Microbial activity in soils controls both the size and turnover rates of large carbon (C) inventories stored in the subsurface, having important consequences for partitioning of C between terrestrial and atmospheric reservoirs as well as recycling of mineral nutrients such as nitrogen or phosphorus (often bound to the C) that support plant growth. Fungi are major decomposers of soil organic matter (SOM); however, uncertainty about the identity of predominant C substrates that fuel their respiration confound models of fungal production and SOM turnover. To further define the signals of microbial heterotrophic activity, we applied a dual hydrogen (H) and C stable isotope probing (SIP) approach to pure fungal cultures representing the phyla Ascomycota, Basidiomycota, and Zygomycota growing on monomeric (glucose, succinate) or complex substrates (tannic acid, β-cyclodextrin).
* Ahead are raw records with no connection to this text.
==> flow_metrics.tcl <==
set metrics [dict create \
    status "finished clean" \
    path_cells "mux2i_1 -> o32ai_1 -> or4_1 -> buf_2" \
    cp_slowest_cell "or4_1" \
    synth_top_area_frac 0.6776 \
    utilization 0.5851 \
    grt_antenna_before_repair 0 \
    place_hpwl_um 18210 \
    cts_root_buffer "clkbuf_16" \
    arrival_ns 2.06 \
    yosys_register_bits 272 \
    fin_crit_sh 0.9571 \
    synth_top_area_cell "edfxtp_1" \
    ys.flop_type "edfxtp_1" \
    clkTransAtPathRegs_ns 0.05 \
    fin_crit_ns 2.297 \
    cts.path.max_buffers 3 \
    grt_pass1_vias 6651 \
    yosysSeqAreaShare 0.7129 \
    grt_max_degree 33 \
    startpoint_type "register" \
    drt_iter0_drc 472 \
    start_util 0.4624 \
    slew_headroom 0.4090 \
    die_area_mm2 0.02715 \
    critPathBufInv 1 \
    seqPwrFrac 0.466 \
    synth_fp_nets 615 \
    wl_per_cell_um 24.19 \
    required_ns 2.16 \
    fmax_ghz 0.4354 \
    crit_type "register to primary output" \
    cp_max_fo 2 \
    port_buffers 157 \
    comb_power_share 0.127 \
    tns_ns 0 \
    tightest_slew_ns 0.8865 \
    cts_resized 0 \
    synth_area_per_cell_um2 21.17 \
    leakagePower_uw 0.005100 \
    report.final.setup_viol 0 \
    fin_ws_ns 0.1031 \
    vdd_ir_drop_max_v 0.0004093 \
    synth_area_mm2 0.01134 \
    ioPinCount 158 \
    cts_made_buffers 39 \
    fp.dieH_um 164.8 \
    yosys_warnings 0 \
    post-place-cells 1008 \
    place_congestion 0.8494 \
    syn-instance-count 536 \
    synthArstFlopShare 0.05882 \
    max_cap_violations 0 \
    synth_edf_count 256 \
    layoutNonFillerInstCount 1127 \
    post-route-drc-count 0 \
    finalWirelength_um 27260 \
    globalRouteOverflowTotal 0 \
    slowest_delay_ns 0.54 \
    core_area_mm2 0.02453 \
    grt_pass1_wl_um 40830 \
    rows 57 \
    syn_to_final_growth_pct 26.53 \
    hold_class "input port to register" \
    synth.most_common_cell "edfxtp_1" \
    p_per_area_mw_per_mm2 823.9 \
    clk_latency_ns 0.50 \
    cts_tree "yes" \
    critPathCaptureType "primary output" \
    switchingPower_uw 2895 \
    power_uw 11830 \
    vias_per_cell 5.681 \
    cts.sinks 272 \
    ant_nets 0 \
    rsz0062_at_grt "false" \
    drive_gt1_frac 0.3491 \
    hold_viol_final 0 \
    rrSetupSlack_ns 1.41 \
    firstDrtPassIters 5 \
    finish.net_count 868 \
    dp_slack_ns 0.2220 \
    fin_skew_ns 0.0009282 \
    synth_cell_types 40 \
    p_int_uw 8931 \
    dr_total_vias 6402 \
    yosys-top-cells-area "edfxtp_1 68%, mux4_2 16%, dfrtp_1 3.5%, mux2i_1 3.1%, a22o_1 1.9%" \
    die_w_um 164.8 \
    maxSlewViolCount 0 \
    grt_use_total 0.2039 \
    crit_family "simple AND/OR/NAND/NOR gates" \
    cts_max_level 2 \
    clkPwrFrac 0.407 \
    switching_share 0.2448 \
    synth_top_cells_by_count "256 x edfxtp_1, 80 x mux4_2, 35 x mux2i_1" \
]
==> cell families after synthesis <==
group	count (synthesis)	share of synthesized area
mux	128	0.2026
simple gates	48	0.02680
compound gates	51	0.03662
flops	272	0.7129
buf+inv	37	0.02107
## config.mk

```make
export PLATFORM = sky130hd
export DESIGN_NAME = serial_master
export DESIGN_NICKNAME = d
export VERILOG_FILES = /design/src/design/serial_bus_pkg.sv /design/src/design/serial_master.sv
export SDC_FILE = /design/constraint.sdc
export NUM_CORES = 1
export LEC_CHECK = 0
export BUFFER_PORTS_ARGS = -buffer_cell sky130_fd_sc_hd__clkbuf_2
export CELL_PAD_IN_SITES_DETAIL_PLACEMENT = 1
export CELL_PAD_IN_SITES_GLOBAL_PLACEMENT = 2
export CORE_UTILIZATION = 37
export DETAILED_ROUTE_END_ITERATION = 8
export PLACE_DENSITY_LB_ADDON = 0.2
export SKIP_CTS_REPAIR_TIMING = 1
export SYNTH_ARGS = -nofsm -noshare
export SYNTH_HDL_FRONTEND = slang
export SYNTH_SLANG_ARGS = --single-unit
```

## constraint.sdc

```tcl
create_clock -name clk -period 2.6 [get_ports clk]
set_clock_uncertainty 0.1 [all_clocks]
set_input_delay 0.39 -clock clk [delete_from_list [all_inputs] [get_ports clk]]
set_output_delay 0.39 -clock clk [all_outputs]
set_load 0.02 [all_outputs]
```
## src/rtl/isaPkg.sv

```systemverilog
`default_nettype none

package isaPkg;

    localparam int dataW    = 32;
    localparam int regAddrW = 5;
    localparam int numRegs  = 32;

    // field positions
    localparam int opLsb    = 26;
    localparam int rsLsb    = 21;
    localparam int rtLsb    = 16;
    localparam int rdLsb    = 11;
    localparam int shamtLsb = 6;
    localparam int opW      = 6;
    localparam int functW   = 6;
    localparam int shamtW   = 5;
    localparam int immW     = 16;
    localparam int jIndexW  = 26;

    localparam logic [opW-1:0] opSpecial = 6'h00;
    localparam logic [opW-1:0] opJ       = 6'h02;
    localparam logic [opW-1:0] opBeq     = 6'h04;
    localparam logic [opW-1:0] opBne     = 6'h05;
    localparam logic [opW-1:0] opAddiu   = 6'h09;
    localparam logic [opW-1:0] opSlti    = 6'h0a;
    localparam logic [opW-1:0] opAndi    = 6'h0c;
    localparam logic [opW-1:0] opOri     = 6'h0d;
    localparam logic [opW-1:0] opXori    = 6'h0e;
    localparam logic [opW-1:0] opLui     = 6'h0f;
    localparam logic [opW-1:0] opLw      = 6'h23;
    localparam logic [opW-1:0] opSw      = 6'h2b;

    localparam logic [functW-1:0] fnSll  = 6'h00;
    localparam logic [functW-1:0] fnSrl  = 6'h02;
    localparam logic [functW-1:0] fnSra  = 6'h03;
    localparam logic [functW-1:0] fnAddu = 6'h21;
    localparam logic [functW-1:0] fnSubu = 6'h23;
    localparam logic [functW-1:0] fnAnd  = 6'h24;
    localparam logic [functW-1:0] fnOr   = 6'h25;
    localparam logic [functW-1:0] fnXor  = 6'h26;
    localparam logic [functW-1:0] fnNor  = 6'h27;
    localparam logic [functW-1:0] fnSlt  = 6'h2a;
    localparam logic [functW-1:0] fnSltu = 6'h2b;

    typedef logic [dataW-1:0]    word_t;
    typedef logic [regAddrW-1:0] regAddr_t;
    typedef logic [dataW-1:0]    instr_t;

endpackage

`default_nettype wire

```

## src/rtl/fetchStage.sv

```systemverilog
`default_nettype none

module fetchStage
    import isaPkg::*;
(
    input  wire logic  clk,
    input  wire logic  rst,
    input  wire logic  stall,
    input  wire logic  branchTaken,
    input  wire word_t branchTarget,
    output word_t      pc,
    output word_t      pcPlus4
);

    word_t nextPc;

    assign pcPlus4 = pc + 32'd4;

    // a branch stuck behind a hazard waits until its operands are ready
    always_comb begin
        if (stall) begin
            nextPc = pc;
        end else if (branchTaken) begin
            nextPc = branchTarget;
        end else begin
            nextPc = pcPlus4;
        end
    end

    always_ff @(posedge clk or posedge rst) begin
        if (rst) begin
            pc <= '0;
        end else begin
            pc <= nextPc;
        end
    end

endmodule

`default_nettype wire

```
Our findings demonstrate that the investigated species incorporated only minor quantities of inorganic C (provided as bicarbonate) into their membrane lipids, amounting to < 3% of lipid-C, with no consistent patterns observed between species or growth substrates. The net incorporation of water-derived H (i.e., aw) into lipids also did not differ significantly between incubations with monomeric versus complex substrates; however, growth on succinate elicited significantly higher aw values than glucose or β-cyclodextrin. This finding suggests that 2H-SIP assays have the potential to distinguish between microbial communities supported predominantly by substrates that are catabolized by the tricarboxylic acid cycle versus glycolytic pathway. Furthermore, the average aw value of heterotrophic fungal incubations 0.69 ± 0.03 (SEM) is consistent with that observed for bacterial heterotrophs and may be applied for upscaling lipid-based estimates of fungal production in environmental assays.